In simple terms, Ayurveda is viewed as an ancient Indian healthcare system that takes a holistic approach to the individual. At a deeper level, it is the ‘science of self-understanding’, with the inference that, ‘by understanding your own unique nature or constitution, you can begin to understand how you interact with your environment and thus make choices that will lead youtoward greater health’.

Despite its preventative and largely positive impact on individuals, why has it not gained legitimate traction in the UK healthcare setup? Does the question lie in its willingness to be regulated?

Differences with Modern Medicine

The principles of anonymity and generalisability lend to the conventional scientific method. Clinical medicine is practiced on the basis of tackling diseases that have emerged in a patient, through the pattern recognition of symptoms, examination, and investigation, to finally reach a diagnosis. New treatments are developed in labs, far removed from patients, and tested through large-scale randomized control trials on groups of patients with the same disease.

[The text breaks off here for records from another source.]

$ cat config.mk
export PLATFORM = sky130hd
export DESIGN_NAME = ir_multi_event_catcher_flat
export DESIGN_NICKNAME = d
export VERILOG_FILES = /design/src/rtl/ir_multi_event_catcher_if.sv /design/src/rtl/ir_multi_event_catcher.sv /design/src/flat_wrapper.sv
export SDC_FILE = /design/constraint.sdc
export NUM_CORES = 1
export LEC_CHECK = 0
export BUFFER_PORTS_ARGS = -buffer_cell sky130_fd_sc_hd__buf_4
export CAP_MARGIN = 20
export CORE_MARGIN = 10
export CORE_UTILIZATION = 50
export CTS_BUF_LIST = sky130_fd_sc_hd__clkbuf_4 sky130_fd_sc_hd__clkbuf_8 sky130_fd_sc_hd__clkbuf_16
export DETAILED_ROUTE_END_ITERATION = 16
export PLACE_DENSITY = 0.78
export SYNTH_ARGS = -nofsm -noshare
export SYNTH_HDL_FRONTEND = slang
export SYNTH_SLANG_ARGS = --single-unit
$ cat constraint.sdc
create_clock -name clk -period 8.35 [get_ports clk]
set_input_delay 0.835 -clock clk [delete_from_list [all_inputs] [get_ports clk]]
set_output_delay 0.835 -clock clk [all_outputs]
set_load 0.02 [all_outputs]
## src/rtl/pc_increment_if.sv

```systemverilog
// Fetch-side bundle for the PC incrementer: request (pc + format flags + handshake)
// and the combinational and registered responses.
interface pc_increment_if #(
  parameter int ADDR_W = 64
);
  // Request
  logic              in_valid;
  logic              stall;
  logic [ADDR_W-1:0] pc;
  logic              need_regids;
  logic              need_valC;
  // Combinational response
  logic [ADDR_W-1:0] valP;
  logic [3:0]        ilen;
  logic              wrap;
  // Registered response
  logic [ADDR_W-1:0] valP_q;
  logic [3:0]        ilen_q;
  logic              wrap_q;
  logic              valid_q;

  modport master (
    output in_valid, stall, pc, need_regids, need_valC,
    input  valP, ilen, wrap, valP_q, ilen_q, wrap_q, valid_q
  );

  modport slave (
    input  in_valid, stall, pc, need_regids, need_valC,
    output valP, ilen, wrap, valP_q, ilen_q, wrap_q, valid_q
  );
endinterface

```

## src/rtl/pc_increment.sv

```systemverilog
// Y86-64 fall-through PC: valP = pc + instruction length, with a zero-latency
// combinational result and a one-stage stallable registered copy.
module pc_increment #(
  parameter int ADDR_W     = 64,
  parameter int VALC_BYTES = 8
) (
  input  logic          clk,
  input  logic          reset,
  pc_increment_if.slave bus
);

  logic [3:0]        ilen;
  logic [ADDR_W:0]   sum;
  logic [ADDR_W-1:0] valP;
  logic              wrap;

  logic [ADDR_W-1:0] valP_q, valP_d;
  logic [3:0]        ilen_q, ilen_d;
  logic              wrap_q, wrap_d;
  logic              valid_q, valid_d;

  // Length is 1 (icode:ifun) + optional rA:rB byte + optional constant word.
  always_comb begin
    ilen = 4'd1;
    if (bus.need_regids) ilen = ilen + 4'd1;
    if (bus.need_valC)   ilen = ilen + 4'(VALC_BYTES);
  end

  // One extra bit on the adder captures the carry-out as the wrap flag.
  assign sum  = {1'b0, bus.pc} + {{(ADDR_W-3){1'b0}}, ilen};
  assign valP = sum[ADDR_W-1:0];
  assign wrap = sum[ADDR_W];

  always_comb begin
    valP_d  = valP_q;
    ilen_d  = ilen_q;
    wrap_d  = wrap_q;
    valid_d = valid_q;
    if (!bus.stall) begin
      if (bus.in_valid) begin
        valP_d  = valP;
        ilen_d  = ilen;
        wrap_d  = wrap;
        valid_d = 1'b1;
      end else begin
        valid_d = 1'b0;
      end
    end
  end

  // Reset dominates stall so a held result is always discarded.
  always_ff @(posedge clk) begin
    if (reset) begin
      valP_q  <= '0;
      ilen_q  <= '0;
      wrap_q  <= 1'b0;
      valid_q <= 1'b0;
    end else begin
      valP_q  <= valP_d;
      ilen_q  <= ilen_d;
      wrap_q  <= wrap_d;
      valid_q <= valid_d;
    end
  end

  assign bus.valP    = valP;
  assign bus.ilen    = ilen;
  assign bus.wrap    = wrap;
  assign bus.valP_q  = valP_q;
  assign bus.ilen_q  = ilen_q;
  assign bus.wrap_q  = wrap_q;
  assign bus.valid_q = valid_q;

endmodule

```

## src/flat_wrapper.sv

```systemverilog
// flat-port wrapper written by rule: the top's interface ports become plain ports
module pc_increment_flat 
#(
  parameter int ADDR_W     = 64,
  parameter int VALC_BYTES = 8
)
  (clk, reset, bus_in_valid, bus_stall, bus_pc, bus_need_regids, bus_need_valC, bus_valP, bus_ilen, bus_wrap, bus_valP_q, bus_ilen_q, bus_wrap_q, bus_valid_q);
  pc_increment_if #(.ADDR_W(ADDR_W)) bus_i ();
  input  logic clk;
  input  logic reset;
  input wire logic [$bits(bus_i.in_valid)-1:0] bus_in_valid;
  input wire logic [$bits(bus_i.stall)-1:0] bus_stall;
  input wire logic [$bits(bus_i.pc)-1:0] bus_pc;
  input wire logic [$bits(bus_i.need_regids)-1:0] bus_need_regids;
  input wire logic [$bits(bus_i.need_valC)-1:0] bus_need_valC;
  output wire logic [$bits(bus_i.valP)-1:0] bus_valP;
  output wire logic [$bits(bus_i.ilen)-1:0] bus_ilen;
  output wire logic [$bits(bus_i.wrap)-1:0] bus_wrap;
  output wire logic [$bits(bus_i.valP_q)-1:0] bus_valP_q;
  output wire logic [$bits(bus_i.ilen_q)-1:0] bus_ilen_q;
  output wire logic [$bits(bus_i.wrap_q)-1:0] bus_wrap_q;
  output wire logic [$bits(bus_i.valid_q)-1:0] bus_valid_q;
  assign bus_i.in_valid = bus_in_valid;
  assign bus_i.stall = bus_stall;
  assign bus_i.pc = bus_pc;
  assign bus_i.need_regids = bus_need_regids;
  assign bus_i.need_valC = bus_need_valC;
  assign bus_valP = bus_i.valP;
  assign bus_ilen = bus_i.ilen;
  assign bus_wrap = bus_i.wrap;
  assign bus_valP_q = bus_i.valP_q;
  assign bus_ilen_q = bus_i.ilen_q;
  assign bus_wrap_q = bus_i.wrap_q;
  assign bus_valid_q = bus_i.valid_q;
  pc_increment #(.ADDR_W(ADDR_W), .VALC_BYTES(VALC_BYTES)) u_core (.clk(clk), .reset(reset), .bus(bus_i));
endmodule
```

## config.mk

```make
export PLATFORM = sky130hd
export DESIGN_NAME = pc_increment_flat
export DESIGN_NICKNAME = d
export VERILOG_FILES = /design/src/rtl/pc_increment_if.sv /design/src/rtl/pc_increment.sv /design/src/flat_wrapper.sv
export SDC_FILE = /design/constraint.sdc
export NUM_CORES = 1
export LEC_CHECK = 0
export CORE_MARGIN = 2
export CORE_UTILIZATION = 40
export CTS_CLUSTER_SIZE = 8
export DETAILED_ROUTE_END_ITERATION = 10
export PLACE_DENSITY_LB_ADDON = 0.25
export SLEW_MARGIN = 20
export SYNTH_ARGS = -nofsm -noshare
export SYNTH_HDL_FRONTEND = slang
export SYNTH_SLANG_ARGS = --single-unit
```

## constraint.sdc

```tcl
create_clock -name clk -period 3.3 [get_ports clk]
set_input_delay 0.66 -clock clk [delete_from_list [all_inputs] [get_ports clk]]
set_output_delay 0.66 -clock clk [all_outputs]
set_load 0.03 [all_outputs]
```

=== Yosys cells after proc, flatten, opt, wreduce, memory -nomap -nowiden ===
Cells that the tools add are included.

* Bits in registers: 70
* Input port bits: 70

* Add/subtract/negate cells: 2
* Muxes and demuxes: 3
* Bitwise logic cells: 1
* Reductions and logical operators: 1

{| class="wikitable"
|+ Operator list
! operator !! count
|-
| $add A64 B4 Y65 || 1
|-
| $add A2 B4 Y4 const B || 1
|-
| $mux W4 || 1
|-
| $mux W2 || 1
|-
| $reduce_and A2 Y1 || 1
|-
| $mux W1 || 1
|-
| $not A1 Y1 || 1
|}

=== Logic depth before layout (Yosys ltp) ===
* Depth in word-level cells: 4
* Gate-level depth with buffers: 9
* Depth with buffers taken out: 8

=== Least setup slack after synthesis ===
No wires, ideal clock.

* Path type: input to output
* Start point: input port bus_need_regids
* End point: output port bus_wrap
* Arrival: 2.602 ns
* Slack: 0.038 ns
* Cell stages on the path: 7
* Path buffers: 1
* Path through: inv_1 ha_1 fa_1 a31o_2 buf_1 nand3_1 nor3_1

* Word-level cells in the longest chain between the ends: 4

{| class="wikitable"
|+ Ends and longest elaborated chain
! what !! line !! source
|-
| start, declared || flat_wrapper.sv:14 || <nowiki>input wire logic [$bits(bus_i.need_regids)-1:0] bus_need_regids;</nowiki>
|-
| $mux W2 * || pc_increment.sv:25 || <nowiki>if (bus.need_regids) ilen = ilen + 4'd1;</nowiki>
|-
| $add A2 B4 Y4 || pc_increment.sv:26 || <nowiki>if (bus.need_valC) ilen = ilen + 4'(VALC_BYTES);</nowiki>
|-
| $mux W4 * || pc_increment.sv:26 ||
|-
| $add A64 B4 Y65 * || pc_increment.sv:30 || <nowiki>assign sum = {1'b0, bus.pc} + {{(ADDR_W-3){1'b0}}, ilen};</nowiki>
|-
| end, declared || flat_wrapper.sv:18 || <nowiki>output wire logic [$bits(bus_i.wrap)-1:0] bus_wrap;</nowiki>
|}

Mark *: on every way between the ends. The rest lies on a longest branch, timed or not.

=== Worst setup path after layout ===
* Start point: input port bus_pc[50]
* End point: output port bus_valP[62]

* Word-level cells in the longest chain between the ends: 1

{| class="wikitable"
|+ Ends and longest elaborated chain
! what !! line !! source
|-
| start, declared || flat_wrapper.sv:13 || <nowiki>input wire logic [$bits(bus_i.pc)-1:0] bus_pc;</nowiki>
|-
| $add A64 B4 Y65 || pc_increment.sv:30 ||
|-
| end, declared || flat_wrapper.sv:16 || <nowiki>output wire logic [$bits(bus_i.valP)-1:0] bus_valP;</nowiki>
|}

Every way passes these cells.

==> impl_results.md <==
- CTS Root Cell: clkbuf_8
- Clock Power Share: 28.0%
- TritonCTS clock tree: done
- Synth cell types: 38
- Diode count: 0
- Global-route usage over all layers: 27.7%
- GR peak layer: met2
- Crit path to: bus_valP[62]
- Cell Area, Synth: 3990 µm²
- Core area: 9730 µm²
- FF-to-FF setup slack: 2.49 ns
- Worst skew pair latency: 0.35 ns
- Cts bufs inserted: 9
- Switching share of power: 34.3%
- Top FF cell, synth: dfxtp_1
- DRT antenna net count: 0
- # IOs: 209
- GRT overflow: 0
- Post-layout nets: 925
- Worst-path maximum fanout: 8
- Die ar.: 10800 µm²
- WL final: 16.1 mm
- M1 GR Usage: 28.3%
- Slowest cell on the critical path: clkdlybuf4s50_1
- Die Y: 104 µm
- Crit-path most repeated cell: buf_6
- Crit. End Element: output port
- First-pass GRT wire length: 24.6 mm
- Longest Clk Path Bufs: 2
- WHS: 0.458 ns
- Hold Crit Class: reg -> reg
- Post-DP HPWL: 11.1 mm
- Worst vdd ir: 0.264 mV
- Initial antenna violation count: 0
- P_sw: 0.856 mW
- Slew @ Worst Pin: 0.911 ns
- Die W: 104 µm
- Pwr/cell area: 330 nW/µm²
- Reg2Reg Depth: 2
- Internal power: 1.64 mW
- DRC Markers: 0
- Critical path arrival: 2.59 ns
- Largest net degree at the start of global routing: 105
- Fmax: 308 MHz
- I/O Buffers: 206
- Mean post-synth cell area: 7.48 µm²
- Max stage delay on crit path: 0.54 ns
- Max-Cap Viols: 0
- Final period util: 98.5%
- Max Clock Skew: 0 ns
- Worst-path clk slew: 0.07 ns
- Max Slew Vio Count: 0
- Routed via count: 5456
- Initial Utilization: 41.0%
- Crit path depth: 8
- Slew Limit Headroom: 39.2%
- Syn Inst Count: 533
- H-tree depth: 3
- Number of synthesized flops with an enable pin: 0
- Area Growth Syn to Fin: 89.8%
- Comb pwr share: 35.3%
- Global Route met2 Usage: 52.4%
- Flops & latches, synth: 69
- Routability cong.: 0.897
- Status: completed
- Post-layout util: 77.8%
- WL per Instance: 16.3 µm
- Post-synth ARST share: 0%
- DRT iter0 DRCs: 236
- GR Util met3: 6.92%
- CP startpoint: bus_pc[50]
- Clock sinks: 69
- CP Data Required Time: 2.64 ns
- CP cell instances: clkdlybuf4s50_1 -> nand3_2 -> nor4_4 -> nand2_2 -> buf_6 -> or4_4 -> nand2_1 -> buf_6
- Setup-failing EPs final: 0
- Vias in the first global route: 5312
- Synth Warn #: 0
- CP Class: in -> out
- Min Tclk post-route: 3.25 ns
- Post-DR vias/cell: 5.52
- RR Startpoint: u_core.bus.valP_q[49]
- Final Hold Fails: 0
- Post-synthesis sequential area ratio: 34.7%
- R2R Path End: u_core.bus.valP_q[49]
- Drt first pass iters: 4
- Worst setup SP type: input port
- CP bufs+invs: 3
- Std-Cell Rows: 36
- Family with the most delay on the worst path: simple AND/OR/NAND/NOR gates
- Sequential share of power: 36.7%
- Leakage: 3.16 nW
- Fraction of layout cells with a size suffix above 1: 34.1%
area by class of cell:
| class | instances | area, µm² |
|---|---|---|
| clock buffer | 11 | 141 |
| fill | 665 | 2160 |
| tap | 133 | 166 |
| multi-input combinational | 419 | 2780 |
| inverter | 9 | 33.8 |
| timing repair buffer | 343 | 3020 |
| sequential | 69 | 1380 |
| clock inverter | 5 | 50.0 |
tightest hold or removal path, cell delays in order, from the launching register on:
cell     delay (ns)
dfxtp_1        0.31
nand2_1        0.05
a21oi_1        0.05
cells in the mapped netlist (2+ instances only):
| cell type | number | area share [%] |
|---|---|---|
| nor2_1 | 93 | 8.8 |
| nand2_1 | 72 | 6.8 |
| dfxtp_1 | 69 | 35 |
| a311oi_1 | 33 | 7.3 |
| clkbuf_1 | 28 | 2.6 |
| nand3_1 | 26 | 3.3 |
| or3_1 | 26 | 4.1 |
| o21ai_0 | 23 | 2.9 |
| xnor2_1 | 22 | 4.8 |
| nand4_1 | 19 | 3.0 |
| o21a_1 | 19 | 3.6 |
| o31ai_1 | 12 | 2.3 |
| nor3_1 | 11 | 1.4 |
| or4_1 | 11 | 2.1 |
| inv_1 | 9 | 0.85 |
| and3_1 | 7 | 1.1 |
| xor2_1 | 7 | 1.5 |
| a21oi_1 | 6 | 0.75 |
| buf_4 | 5 | 0.94 |
| a211oi_1 | 4 | 0.75 |
| nor4_1 | 4 | 0.63 |
| buf_1 | 3 | 0.28 |
| ha_1 | 3 | 0.94 |
| nor4_2 | 3 | 0.94 |
| a31o_2 | 2 | 0.44 |
| a31oi_1 | 2 | 0.31 |
| and2_1 | 2 | 0.31 |
| or2_2 | 2 | 0.31 |
power groups by stage:
stage | Clock (mW) | Combinational [mW] | Sequential, mW
after floorplan | 0 | 0.302 | 1.04
after global placement | 0 | 0.822 | 0.931
after detailed placement | 0 | 0.836 | 0.935
after CTS | 0.712 | 0.860 | 0.915
after global routing | 0.743 | 0.927 | 0.922
final | 0.699 | 0.879 | 0.916
state kept, by name, summed over array words and instances (netlist names):
register	flops
u_core.bus.valP_q	64
u_core.bus.ilen_q	3
u_core.bus.wrap_q	1
u_core.bus.valid_q	1
what timing repair did:
action / in CTS / in global routing
gates cloned: 3 / 0
setup buffers: 14 / 3
hold buffers: 0 / 0
resized for setup: 122 / 49
pin swaps: 30 / 15
endpoints found under the setup margin: 56 / 34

In such trials, patients become anonymous statistics - data points to determine theefficacy of a drug. The core principle of modern healthcare is of generalisability and standardisation by the controlling of variables - that all bodies operate the same. The notion that ‘if it works in this person, it will work in that person’ - is in fundamental opposition to Ayurveda. As such, Ayurveda will struggle with generalisability.

Regulation?

Until Ayurveda becomes regulated –and thereby legitimised - this integration will continue to be an exception rather than the norm.